### PROBLEM REQUIREMENTS
Reproduce word for word the lines between those holding "load_valid |=> time_q" and "(adj_valid && !load_valid)", inclusive, and nothing else from the data below.

(DATASET RECORDS)

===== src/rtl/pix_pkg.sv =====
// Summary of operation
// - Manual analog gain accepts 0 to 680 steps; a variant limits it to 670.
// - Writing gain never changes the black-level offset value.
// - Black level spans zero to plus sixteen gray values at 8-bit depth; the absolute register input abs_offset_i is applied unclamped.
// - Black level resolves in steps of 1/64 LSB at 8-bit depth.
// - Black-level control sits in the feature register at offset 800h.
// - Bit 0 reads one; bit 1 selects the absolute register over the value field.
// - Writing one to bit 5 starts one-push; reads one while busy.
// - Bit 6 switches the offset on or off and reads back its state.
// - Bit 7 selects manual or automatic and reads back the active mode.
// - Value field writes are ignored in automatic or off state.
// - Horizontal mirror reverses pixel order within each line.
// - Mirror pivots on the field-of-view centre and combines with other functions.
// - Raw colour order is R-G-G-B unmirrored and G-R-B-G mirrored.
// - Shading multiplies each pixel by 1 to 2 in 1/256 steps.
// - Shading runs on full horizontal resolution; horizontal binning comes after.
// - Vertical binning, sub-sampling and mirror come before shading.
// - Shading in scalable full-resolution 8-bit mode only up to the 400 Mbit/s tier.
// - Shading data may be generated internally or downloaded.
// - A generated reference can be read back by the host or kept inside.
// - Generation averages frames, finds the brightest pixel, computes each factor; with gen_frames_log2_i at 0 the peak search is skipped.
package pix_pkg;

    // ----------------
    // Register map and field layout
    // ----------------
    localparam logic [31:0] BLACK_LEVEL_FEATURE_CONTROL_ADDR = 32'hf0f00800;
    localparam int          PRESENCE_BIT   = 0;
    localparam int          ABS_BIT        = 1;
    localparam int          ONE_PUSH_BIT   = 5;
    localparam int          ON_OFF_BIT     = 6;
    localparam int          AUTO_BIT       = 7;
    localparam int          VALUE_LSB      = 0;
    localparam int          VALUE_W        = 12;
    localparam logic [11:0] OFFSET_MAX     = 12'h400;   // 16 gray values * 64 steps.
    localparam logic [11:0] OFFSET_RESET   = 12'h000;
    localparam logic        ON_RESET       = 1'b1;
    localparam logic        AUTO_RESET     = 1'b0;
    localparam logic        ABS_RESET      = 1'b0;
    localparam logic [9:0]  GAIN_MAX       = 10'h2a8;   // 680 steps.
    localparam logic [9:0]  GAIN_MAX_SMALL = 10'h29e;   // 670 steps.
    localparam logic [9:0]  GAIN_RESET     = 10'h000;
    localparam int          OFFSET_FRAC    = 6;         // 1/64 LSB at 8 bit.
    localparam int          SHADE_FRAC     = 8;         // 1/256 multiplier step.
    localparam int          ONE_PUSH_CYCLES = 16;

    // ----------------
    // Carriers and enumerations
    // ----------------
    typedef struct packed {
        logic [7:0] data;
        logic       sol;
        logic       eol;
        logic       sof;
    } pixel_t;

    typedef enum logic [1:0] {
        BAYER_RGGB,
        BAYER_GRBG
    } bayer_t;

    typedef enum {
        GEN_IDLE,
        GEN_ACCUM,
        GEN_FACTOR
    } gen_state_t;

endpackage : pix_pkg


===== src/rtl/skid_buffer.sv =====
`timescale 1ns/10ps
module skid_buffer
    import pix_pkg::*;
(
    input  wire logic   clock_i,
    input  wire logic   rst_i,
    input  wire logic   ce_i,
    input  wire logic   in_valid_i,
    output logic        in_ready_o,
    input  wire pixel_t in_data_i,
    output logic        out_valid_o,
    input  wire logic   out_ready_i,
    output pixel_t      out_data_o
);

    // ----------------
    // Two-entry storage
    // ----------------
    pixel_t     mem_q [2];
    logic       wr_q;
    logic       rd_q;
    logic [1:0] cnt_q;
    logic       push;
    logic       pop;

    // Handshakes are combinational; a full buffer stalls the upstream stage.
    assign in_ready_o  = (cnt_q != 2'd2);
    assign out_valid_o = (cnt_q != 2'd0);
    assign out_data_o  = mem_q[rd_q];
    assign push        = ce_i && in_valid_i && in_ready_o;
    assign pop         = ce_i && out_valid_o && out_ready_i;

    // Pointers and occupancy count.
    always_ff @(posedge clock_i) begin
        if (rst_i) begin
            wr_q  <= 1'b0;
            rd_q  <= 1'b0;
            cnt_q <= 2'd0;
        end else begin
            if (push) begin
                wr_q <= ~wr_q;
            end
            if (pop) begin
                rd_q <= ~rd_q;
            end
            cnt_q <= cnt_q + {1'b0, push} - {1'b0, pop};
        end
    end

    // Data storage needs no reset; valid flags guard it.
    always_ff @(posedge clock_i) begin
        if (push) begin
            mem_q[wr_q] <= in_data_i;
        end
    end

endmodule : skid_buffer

(End DATASET RECORDS)
(DATASET RECORDS)

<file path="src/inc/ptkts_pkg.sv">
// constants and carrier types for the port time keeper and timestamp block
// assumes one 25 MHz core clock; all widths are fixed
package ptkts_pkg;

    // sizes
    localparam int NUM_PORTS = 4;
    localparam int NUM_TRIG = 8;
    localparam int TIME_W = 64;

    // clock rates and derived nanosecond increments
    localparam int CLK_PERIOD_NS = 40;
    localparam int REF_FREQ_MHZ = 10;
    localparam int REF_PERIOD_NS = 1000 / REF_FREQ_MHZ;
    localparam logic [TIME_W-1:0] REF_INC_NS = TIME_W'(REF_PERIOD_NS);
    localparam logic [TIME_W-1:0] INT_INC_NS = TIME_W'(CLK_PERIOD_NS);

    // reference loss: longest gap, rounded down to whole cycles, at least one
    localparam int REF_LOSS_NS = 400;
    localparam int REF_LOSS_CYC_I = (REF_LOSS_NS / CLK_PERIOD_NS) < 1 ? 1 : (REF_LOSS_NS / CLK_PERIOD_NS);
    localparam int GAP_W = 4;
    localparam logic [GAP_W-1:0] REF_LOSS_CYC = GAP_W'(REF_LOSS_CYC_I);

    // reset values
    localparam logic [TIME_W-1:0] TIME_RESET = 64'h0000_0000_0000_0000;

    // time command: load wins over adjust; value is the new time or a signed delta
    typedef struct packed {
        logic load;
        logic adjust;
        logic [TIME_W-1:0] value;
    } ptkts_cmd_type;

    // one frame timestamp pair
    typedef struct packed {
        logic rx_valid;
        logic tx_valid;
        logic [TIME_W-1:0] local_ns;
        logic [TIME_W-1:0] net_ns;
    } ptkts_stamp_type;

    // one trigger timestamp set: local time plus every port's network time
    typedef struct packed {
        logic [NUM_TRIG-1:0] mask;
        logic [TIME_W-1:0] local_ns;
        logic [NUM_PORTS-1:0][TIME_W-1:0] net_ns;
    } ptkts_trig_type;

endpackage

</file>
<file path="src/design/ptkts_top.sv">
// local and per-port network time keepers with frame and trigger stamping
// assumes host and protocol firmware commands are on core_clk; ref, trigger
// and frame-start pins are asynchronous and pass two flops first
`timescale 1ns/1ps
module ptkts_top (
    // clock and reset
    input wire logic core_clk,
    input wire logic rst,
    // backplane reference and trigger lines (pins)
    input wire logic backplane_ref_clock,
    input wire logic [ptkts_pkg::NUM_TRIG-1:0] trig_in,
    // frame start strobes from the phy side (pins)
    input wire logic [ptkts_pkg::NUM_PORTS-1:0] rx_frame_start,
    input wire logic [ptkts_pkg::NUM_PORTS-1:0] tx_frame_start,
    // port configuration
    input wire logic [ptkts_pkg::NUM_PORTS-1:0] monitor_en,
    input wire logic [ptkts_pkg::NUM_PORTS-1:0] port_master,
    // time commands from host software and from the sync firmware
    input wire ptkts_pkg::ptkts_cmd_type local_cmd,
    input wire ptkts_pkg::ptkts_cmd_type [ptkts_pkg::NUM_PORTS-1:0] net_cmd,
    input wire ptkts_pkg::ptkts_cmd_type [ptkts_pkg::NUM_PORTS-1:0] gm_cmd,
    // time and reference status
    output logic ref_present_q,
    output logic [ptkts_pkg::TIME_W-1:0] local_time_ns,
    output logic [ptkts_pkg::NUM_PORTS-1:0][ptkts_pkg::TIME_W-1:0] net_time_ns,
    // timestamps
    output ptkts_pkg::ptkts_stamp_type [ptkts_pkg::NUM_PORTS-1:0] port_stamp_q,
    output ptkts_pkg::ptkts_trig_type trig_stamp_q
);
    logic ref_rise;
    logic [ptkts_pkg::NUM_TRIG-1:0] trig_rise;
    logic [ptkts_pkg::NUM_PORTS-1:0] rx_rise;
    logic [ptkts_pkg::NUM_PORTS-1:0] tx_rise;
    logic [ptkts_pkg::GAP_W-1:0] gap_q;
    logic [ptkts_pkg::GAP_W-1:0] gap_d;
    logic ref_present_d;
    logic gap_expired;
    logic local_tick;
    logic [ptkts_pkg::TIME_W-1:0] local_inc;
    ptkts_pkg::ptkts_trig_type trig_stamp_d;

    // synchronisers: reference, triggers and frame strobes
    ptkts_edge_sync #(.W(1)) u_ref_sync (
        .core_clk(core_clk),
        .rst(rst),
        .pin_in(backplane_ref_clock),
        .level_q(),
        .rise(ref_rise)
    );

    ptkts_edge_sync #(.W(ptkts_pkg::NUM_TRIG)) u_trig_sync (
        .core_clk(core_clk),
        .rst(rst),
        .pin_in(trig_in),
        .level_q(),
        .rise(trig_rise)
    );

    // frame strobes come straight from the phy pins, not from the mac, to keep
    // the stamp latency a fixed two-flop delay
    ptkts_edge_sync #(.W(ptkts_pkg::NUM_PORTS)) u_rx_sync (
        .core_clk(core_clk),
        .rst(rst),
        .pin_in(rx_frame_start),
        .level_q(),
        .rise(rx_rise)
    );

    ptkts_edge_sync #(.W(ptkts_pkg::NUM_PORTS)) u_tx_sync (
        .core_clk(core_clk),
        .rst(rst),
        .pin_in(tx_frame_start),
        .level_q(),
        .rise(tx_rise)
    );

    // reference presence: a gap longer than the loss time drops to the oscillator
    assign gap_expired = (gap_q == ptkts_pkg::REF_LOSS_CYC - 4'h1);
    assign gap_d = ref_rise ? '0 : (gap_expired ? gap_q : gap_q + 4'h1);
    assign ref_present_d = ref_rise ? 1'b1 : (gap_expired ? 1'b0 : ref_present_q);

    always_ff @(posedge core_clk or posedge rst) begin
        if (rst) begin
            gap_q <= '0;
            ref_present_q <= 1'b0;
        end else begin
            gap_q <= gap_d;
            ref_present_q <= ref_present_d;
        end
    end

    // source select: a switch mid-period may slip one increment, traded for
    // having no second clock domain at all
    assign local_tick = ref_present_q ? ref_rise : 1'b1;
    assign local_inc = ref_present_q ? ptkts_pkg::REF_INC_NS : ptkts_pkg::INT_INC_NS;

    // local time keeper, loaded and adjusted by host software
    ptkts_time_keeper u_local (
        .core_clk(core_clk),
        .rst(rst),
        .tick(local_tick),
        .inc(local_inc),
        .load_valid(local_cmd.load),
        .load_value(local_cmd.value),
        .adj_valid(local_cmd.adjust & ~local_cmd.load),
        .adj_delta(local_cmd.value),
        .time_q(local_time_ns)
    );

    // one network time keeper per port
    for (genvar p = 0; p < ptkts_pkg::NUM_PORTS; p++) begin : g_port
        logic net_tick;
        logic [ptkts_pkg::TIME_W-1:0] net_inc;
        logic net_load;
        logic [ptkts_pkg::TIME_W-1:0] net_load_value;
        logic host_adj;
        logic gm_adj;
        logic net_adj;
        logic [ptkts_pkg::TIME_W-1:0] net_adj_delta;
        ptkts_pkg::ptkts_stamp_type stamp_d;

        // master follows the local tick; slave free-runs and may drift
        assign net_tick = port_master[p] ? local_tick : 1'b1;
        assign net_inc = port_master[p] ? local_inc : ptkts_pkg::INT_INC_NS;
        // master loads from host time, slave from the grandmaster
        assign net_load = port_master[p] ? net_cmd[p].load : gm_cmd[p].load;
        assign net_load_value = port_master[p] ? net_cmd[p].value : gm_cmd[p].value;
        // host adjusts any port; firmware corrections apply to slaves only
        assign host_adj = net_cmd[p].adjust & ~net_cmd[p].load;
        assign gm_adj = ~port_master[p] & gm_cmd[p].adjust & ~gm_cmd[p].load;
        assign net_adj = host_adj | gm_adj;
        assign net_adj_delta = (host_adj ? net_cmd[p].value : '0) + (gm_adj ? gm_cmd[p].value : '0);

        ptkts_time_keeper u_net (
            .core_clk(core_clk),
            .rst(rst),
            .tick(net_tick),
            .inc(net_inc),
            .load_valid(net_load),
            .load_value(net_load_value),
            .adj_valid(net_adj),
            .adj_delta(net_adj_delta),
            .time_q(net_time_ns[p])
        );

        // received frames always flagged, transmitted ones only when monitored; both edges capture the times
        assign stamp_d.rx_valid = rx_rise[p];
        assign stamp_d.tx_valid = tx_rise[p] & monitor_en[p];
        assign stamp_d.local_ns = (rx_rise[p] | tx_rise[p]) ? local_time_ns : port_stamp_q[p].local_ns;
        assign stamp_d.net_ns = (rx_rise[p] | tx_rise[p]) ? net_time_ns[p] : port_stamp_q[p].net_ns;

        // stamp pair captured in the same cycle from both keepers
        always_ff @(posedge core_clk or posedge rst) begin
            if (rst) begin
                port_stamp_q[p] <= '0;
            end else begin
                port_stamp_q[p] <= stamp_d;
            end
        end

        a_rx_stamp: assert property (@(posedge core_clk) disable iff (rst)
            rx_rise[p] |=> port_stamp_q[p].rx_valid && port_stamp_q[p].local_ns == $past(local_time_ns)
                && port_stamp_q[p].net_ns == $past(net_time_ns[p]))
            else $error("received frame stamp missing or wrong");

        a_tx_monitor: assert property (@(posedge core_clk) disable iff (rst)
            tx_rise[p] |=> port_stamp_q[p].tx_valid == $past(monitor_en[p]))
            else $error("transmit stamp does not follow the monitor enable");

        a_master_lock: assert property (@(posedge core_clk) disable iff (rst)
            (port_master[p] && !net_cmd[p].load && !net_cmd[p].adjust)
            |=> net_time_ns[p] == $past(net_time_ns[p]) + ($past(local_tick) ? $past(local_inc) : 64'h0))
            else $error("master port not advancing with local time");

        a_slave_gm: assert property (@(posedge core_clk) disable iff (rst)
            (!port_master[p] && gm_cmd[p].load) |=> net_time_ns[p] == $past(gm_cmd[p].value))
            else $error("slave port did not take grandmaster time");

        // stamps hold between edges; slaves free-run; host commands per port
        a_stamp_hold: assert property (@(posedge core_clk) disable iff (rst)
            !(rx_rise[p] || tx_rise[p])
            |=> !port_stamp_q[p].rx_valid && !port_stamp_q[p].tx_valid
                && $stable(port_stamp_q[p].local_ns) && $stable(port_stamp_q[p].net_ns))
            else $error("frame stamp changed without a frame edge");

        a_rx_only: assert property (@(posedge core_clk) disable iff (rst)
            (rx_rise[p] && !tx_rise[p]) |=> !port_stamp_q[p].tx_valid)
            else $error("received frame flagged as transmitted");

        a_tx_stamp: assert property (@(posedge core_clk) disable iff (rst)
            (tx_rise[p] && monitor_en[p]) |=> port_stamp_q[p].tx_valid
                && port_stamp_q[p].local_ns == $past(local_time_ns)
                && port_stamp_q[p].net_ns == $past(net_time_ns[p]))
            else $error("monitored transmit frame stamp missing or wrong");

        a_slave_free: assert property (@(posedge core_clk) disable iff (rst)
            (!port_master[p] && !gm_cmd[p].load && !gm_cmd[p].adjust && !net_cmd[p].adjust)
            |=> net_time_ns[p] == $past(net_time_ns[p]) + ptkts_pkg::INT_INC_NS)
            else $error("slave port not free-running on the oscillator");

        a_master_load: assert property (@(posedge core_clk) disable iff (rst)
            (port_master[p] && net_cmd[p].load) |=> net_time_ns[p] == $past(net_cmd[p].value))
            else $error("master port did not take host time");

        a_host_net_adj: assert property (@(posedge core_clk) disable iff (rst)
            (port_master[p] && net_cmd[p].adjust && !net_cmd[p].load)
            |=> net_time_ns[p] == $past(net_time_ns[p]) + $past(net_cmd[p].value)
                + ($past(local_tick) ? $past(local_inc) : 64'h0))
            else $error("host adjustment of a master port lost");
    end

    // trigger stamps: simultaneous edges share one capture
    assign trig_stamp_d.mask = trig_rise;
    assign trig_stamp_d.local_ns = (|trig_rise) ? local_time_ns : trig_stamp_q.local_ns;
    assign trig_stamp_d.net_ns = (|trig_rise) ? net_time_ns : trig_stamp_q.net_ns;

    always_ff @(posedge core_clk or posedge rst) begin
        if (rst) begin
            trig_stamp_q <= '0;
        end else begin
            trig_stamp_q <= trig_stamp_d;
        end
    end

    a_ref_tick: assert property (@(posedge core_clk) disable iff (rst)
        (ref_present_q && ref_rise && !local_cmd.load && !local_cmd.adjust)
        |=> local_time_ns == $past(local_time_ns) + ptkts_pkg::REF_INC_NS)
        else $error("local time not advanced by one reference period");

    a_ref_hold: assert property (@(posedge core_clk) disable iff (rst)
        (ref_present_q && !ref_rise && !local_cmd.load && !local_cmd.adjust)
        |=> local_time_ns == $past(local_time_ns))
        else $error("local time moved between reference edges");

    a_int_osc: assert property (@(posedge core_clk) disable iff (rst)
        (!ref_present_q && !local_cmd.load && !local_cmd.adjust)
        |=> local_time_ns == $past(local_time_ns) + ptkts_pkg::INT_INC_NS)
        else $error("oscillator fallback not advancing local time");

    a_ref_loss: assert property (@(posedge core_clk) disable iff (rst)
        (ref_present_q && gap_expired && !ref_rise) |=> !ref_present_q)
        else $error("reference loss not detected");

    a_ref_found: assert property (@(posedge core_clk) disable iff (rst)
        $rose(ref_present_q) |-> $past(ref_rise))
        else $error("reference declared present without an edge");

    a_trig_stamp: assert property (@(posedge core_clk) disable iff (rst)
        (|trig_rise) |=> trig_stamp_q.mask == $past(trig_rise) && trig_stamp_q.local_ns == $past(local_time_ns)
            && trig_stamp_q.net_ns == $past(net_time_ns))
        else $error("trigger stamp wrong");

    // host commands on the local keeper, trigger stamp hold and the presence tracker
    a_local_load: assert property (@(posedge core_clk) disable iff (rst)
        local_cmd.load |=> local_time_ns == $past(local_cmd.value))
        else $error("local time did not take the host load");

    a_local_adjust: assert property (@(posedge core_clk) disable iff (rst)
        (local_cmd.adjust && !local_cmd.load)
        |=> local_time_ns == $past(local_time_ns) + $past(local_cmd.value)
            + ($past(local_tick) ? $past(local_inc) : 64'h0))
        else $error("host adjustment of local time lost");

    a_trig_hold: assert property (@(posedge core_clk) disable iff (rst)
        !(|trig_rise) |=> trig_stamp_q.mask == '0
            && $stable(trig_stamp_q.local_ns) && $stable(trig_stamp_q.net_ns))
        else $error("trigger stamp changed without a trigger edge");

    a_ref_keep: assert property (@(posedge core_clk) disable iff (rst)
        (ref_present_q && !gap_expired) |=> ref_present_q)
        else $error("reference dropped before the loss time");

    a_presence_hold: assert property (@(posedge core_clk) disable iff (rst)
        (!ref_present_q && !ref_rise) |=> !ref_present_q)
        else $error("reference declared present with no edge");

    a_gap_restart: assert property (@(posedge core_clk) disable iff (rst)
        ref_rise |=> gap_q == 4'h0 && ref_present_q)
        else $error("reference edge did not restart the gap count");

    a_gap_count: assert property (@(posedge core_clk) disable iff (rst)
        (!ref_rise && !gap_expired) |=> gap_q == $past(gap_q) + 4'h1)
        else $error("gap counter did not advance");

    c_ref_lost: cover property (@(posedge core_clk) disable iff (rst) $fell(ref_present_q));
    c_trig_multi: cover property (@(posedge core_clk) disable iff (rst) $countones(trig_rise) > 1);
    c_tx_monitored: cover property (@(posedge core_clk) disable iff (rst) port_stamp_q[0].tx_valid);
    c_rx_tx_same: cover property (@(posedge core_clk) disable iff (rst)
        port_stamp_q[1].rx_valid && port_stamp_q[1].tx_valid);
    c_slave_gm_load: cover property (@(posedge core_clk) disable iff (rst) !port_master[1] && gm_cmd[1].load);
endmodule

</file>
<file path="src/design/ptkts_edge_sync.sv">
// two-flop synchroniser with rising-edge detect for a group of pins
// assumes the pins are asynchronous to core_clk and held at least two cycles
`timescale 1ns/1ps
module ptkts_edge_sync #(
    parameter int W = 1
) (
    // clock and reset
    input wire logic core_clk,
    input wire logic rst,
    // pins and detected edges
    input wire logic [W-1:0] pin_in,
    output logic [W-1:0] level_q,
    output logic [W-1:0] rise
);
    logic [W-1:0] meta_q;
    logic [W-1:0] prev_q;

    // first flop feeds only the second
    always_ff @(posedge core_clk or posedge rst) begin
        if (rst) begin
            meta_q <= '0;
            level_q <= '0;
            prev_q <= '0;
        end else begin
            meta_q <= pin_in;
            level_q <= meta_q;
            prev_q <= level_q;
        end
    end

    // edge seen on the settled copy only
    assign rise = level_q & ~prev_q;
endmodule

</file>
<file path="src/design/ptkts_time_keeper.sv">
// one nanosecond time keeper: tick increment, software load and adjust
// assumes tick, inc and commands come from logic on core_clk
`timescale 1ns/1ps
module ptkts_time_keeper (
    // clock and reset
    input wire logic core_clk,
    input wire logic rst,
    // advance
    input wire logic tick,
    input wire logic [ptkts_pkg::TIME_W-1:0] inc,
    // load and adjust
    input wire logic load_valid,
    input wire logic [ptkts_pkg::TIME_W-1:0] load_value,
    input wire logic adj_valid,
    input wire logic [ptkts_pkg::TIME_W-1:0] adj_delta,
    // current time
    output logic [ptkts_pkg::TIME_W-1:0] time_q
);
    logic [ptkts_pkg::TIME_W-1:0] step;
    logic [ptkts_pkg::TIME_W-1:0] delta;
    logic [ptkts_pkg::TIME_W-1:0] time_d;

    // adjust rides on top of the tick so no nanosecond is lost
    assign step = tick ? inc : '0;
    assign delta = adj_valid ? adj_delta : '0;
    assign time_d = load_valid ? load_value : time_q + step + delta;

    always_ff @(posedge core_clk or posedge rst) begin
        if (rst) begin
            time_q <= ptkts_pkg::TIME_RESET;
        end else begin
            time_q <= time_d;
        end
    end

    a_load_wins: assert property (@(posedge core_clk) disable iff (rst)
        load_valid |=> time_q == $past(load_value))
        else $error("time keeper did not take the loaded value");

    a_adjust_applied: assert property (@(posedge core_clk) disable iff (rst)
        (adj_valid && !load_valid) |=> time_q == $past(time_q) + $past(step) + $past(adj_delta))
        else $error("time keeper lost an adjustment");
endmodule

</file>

(End DATASET RECORDS)

### REPLY TO THE TASK
        load_valid |=> time_q == $past(load_value))
        else $error("time keeper did not take the loaded value");

    a_adjust_applied: assert property (@(posedge core_clk) disable iff (rst)
        (adj_valid && !load_valid) |=> time_q == $past(time_q) + $past(step) + $past(adj_delta))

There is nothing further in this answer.